Monash University Academic Vice-President and Dean, Faculty of Medicine, Nursing and Health Sciences, Professor Christina Mitchell, welcomed the grant and said the national ECMO registry team already had an outstanding research record and had shown that improved diagnosis, management and outcomes are achievable in Australia.

“This new funding will allow us to investigate whether biomarkers can better identify which patients will derive the best long-term benefit from ECMO, potentially leading to more targeted ECMO support and improved patient care,” Professor Mitchell said.Dr Aidan Burrell led the MRFF grant as a NHMRC Investigator and an Intensive Care Specialist at Alfred Health. Associate Professor Vin Pellegrino, head of the Alfred ECMO service and investigator on the grant, leads the Victorian ECMO Service (Safer Care Victoria).

About ECMO (Extracorporeal membrane oxygenation) and PRECISE (PRecision Ecmo in CardIogenic Shock Evaluation)

Extracorporeal membrane oxygenation (ECMO) can be a lifesaving procedure for the sickest Intensive Care Unit patients with cardiogenic shock, which is when your heart cannot pump enough blood and oxygen to the brain and other vital organs.
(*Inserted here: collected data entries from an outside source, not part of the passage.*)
This is an optimization exercise on Yosys and OpenROAD, whose aim is small area, a short achievable clock period and few clock cycles, not a production implementation. In this exercise RTL edits were held to simulation tests only and were not proved equivalent to the original. Power is estimated from default activity; no workload was simulated.

run a:
## ppu_quire_acc
module ppu_quire_acc (
   input  logic        clk_i,
   input  logic        rst_i,
   input  logic        in_valid_i,
   output logic        in_ready_o,
   input  logic [21:0] in_a_i,
   input  logic [21:0] in_b_i,
   input  logic        in_a_special_i,
   input  logic        in_b_special_i,
   input  logic        in_last_i,
   output logic        out_valid_o,
   input  logic        out_ready_i,
   output logic [48:0] out_meta_o,
   output logic        out_nar_o,
   output logic        out_zero_o
);
==> flow/config.mk <==
export PLATFORM = sky130hd
export DESIGN_NAME = ppu_quire_acc
export DESIGN_NICKNAME = ppu_quire_acc
export VERILOG_FILES = /design/flow/design.v
export SDC_FILE = /design/flow/constraint.sdc
export NUM_CORES = 4
export LEC_CHECK = 0
export CAP_MARGIN = 20
export CORE_MARGIN = 2
export CORE_UTILIZATION = 60
export PLACE_DENSITY = 0.65
export SLEW_MARGIN = 20
export SYNTH_HIERARCHICAL = 1
==> flow/constraint.sdc <==
create_clock -name core_clock -period 12.0 [get_ports {clk_i}]
set_input_delay 2.4000 -clock core_clock [delete_from_list [all_inputs] [get_ports {clk_i}]]
set_output_delay 2.4000 -clock core_clock [all_outputs]
set_load 0.01 [all_outputs]
standard.sh (not shown) runs the stock make flow with config.mk's settings and CLKGATE_MAP_FILE= SYNTH_SCRIPT=/design/flow/synth_recipe.tcl, a recipe that flattens the netlist after the stock synthesis.
==> flow/flow/run.sh <==
#!/bin/bash
# The standard layout, with sky130_fd_sc_hd__buf_4 as the buffer that
# buffer_ports puts on every input and output port (ORFS otherwise picks a
# delay cell, clkdlybuf4s50_1, for them). Everything else is the standard flow's
# standard.sh: the standard synthesis and the ORFS flow with config.mk.
set -euo pipefail
export BUFFER_PORTS_ARGS="-buffer_cell sky130_fd_sc_hd__buf_4"
bash standard.sh > standard.log 2>&1
Run a: full flow OK, the timing, DRC and antenna checks passed
Testbench counts of run a, summed over its fixed seeds: cycles 7,194.
Edits applied to the flow inputs when going from run a to run b:
Settings: CORE_UTILIZATION now 70, was 60; PLACE_DENSITY now 0.75, was 0.65.
==> flow/flow/run.sh <==
#!/bin/bash
# The standard layout, with two changes to how ORFS builds it:
# - sky130_fd_sc_hd__buf_4 as the buffer that buffer_ports puts on every
#   input and output port (ORFS otherwise picks a delay cell,
#   clkdlybuf4s50_1, for them);
# - clock tree synthesis without dummy loads.
# Everything else is the standard.sh: the standard synthesis and the ORFS
# flow with config.mk.
set -euo pipefail
export BUFFER_PORTS_ARGS="-buffer_cell sky130_fd_sc_hd__buf_4"
export CTS_ARGS="-sink_clustering_enable -repair_clock_nets -dont_use_dummy_load"
bash standard.sh > standard.log 2>&1
==> summary.txt <==
Run b ran in full, but the layout does not pass; the checks complain about antenna rules. Compare run b and run a | final worst slack lower: run a. Against run a, run b reports a antenna diode count that is higher. In run b, the path depth of the worst reg2reg path came out 1 above the value in run a. Non-clock buffer count: run b < run a. Compared with run a, in run b global-route track usage on met3 picked up an extra 6.2 points, post-placement worst setup slack lost 0.049 ns, final cycle utilization of the critical path lost 0.57 points, half-perimeter wire length of the detailed placement result lost about 1.3%.

* * *

Another version of the RTL of ppu_quire_acc (not shown whole).
For scale: about 5900 cells after synthesis, roughly 690 flip-flops, roughly 100 I/O pins, roughly 51000 sq um of cells after synthesis.
clock: 12.0 ns
lec_check: 0
cap_margin: 20
core_margin: 2
core_utilization: 60
place_density: 0.65
slew_margin: 20
run.sh (not shown) runs the stock make flow with config.mk's settings and CLKGATE_MAP_FILE= SYNTH_SCRIPT=/design/flow/synth_recipe.tcl, a recipe that flattens the netlist after the stock synthesis.
Stock flow here: none of the scripts above is used.
Testbench counts at the start, summed over its fixed seeds: cycles 6,867.
==> next run, changes <==
--- a/flow/config.mk
+++ b/flow/config.mk
@@ -8 +8 @@
-export CAP_MARGIN = 20
+export CAP_MARGIN = 50
@@ -12 +12 @@
-export SLEW_MARGIN = 20
+export SLEW_MARGIN = 80
Outcome: Routed wire length grows by a few percent; total power grows by a few percent; worst setup slack got worse by 270 ps; first-iteration DRC count shrinks slightly.

[static timing again, ports no longer ideal]
The results above use ideal ports. As a check the final layouts listed here were re-extracted and re-timed, cells and wires unchanged. Step 1 assumes that a clkbuf_16 drives the clock port and a buf_2 every other input. Step 2 moves the port delays by t, midway between the first and last clock arrival at a register: inputs arrive t later, outputs are due t later. That takes back most of the time a late clock gives input paths. Three values: ideal ports, drivers, drivers and shift; two values: the first two.
| run | shift t [ns] | setup WS [ns] | slew at the worst register clock pin (ns) |
|---|---|---|---|
| run a | 0.794 | 8.084 / 8.084 / 8.084 | 0.07 / 0.07 |
| run b | 0.754 | 8.153 / 8.153 / 8.153 | 0.07 / 0.07 |
| the first run of note 2 | 0.754 | 5.329 / 5.329 / 5.329 | 0.07 / 0.07 |
| the second run of note 2 | 0.760 | 5.061 / 5.061 / 5.061 | 0.07 / 0.07 |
Although ECMO can be life-saving, it is associated with high mortality, long term disability and extremely high costs which limit more widespread use.

Identifying which patients on ECMO will derive the most long-term benefit, while avoiding costly futile care, remains an important unmet need to improve cardiovascular health in Australia.

Recently, biomarkers (*molecules found in blood, other body fluids, or tissues that indicate a normal or abnormal process, or a condition or disease) have been shown to provide more precise, targeted care in cardiogenic shock. However, there is insufficient suitable data to inform the use of precision biomarkers for patients on ECMO.

PRECISE is a prospective, nationally representative, multi-centre cohort study that will collect selected biomarkers before and during ECMO for cardiogenic shock and will follow patients up to assess their long-term disability and functional outcomes. It will recruit 236 patients within the existing national ECMO registry and national ECMO network.

The primary hypothesis is that biomarkers taken just prior to ECMO treatment will improve our ability to predict long-term functional outcomes. The secondary hypothesis is that different ECMO phenotypes (observable traits) will be identified to guide more individualised treatments, more effective ECMO use, and improved future trial design.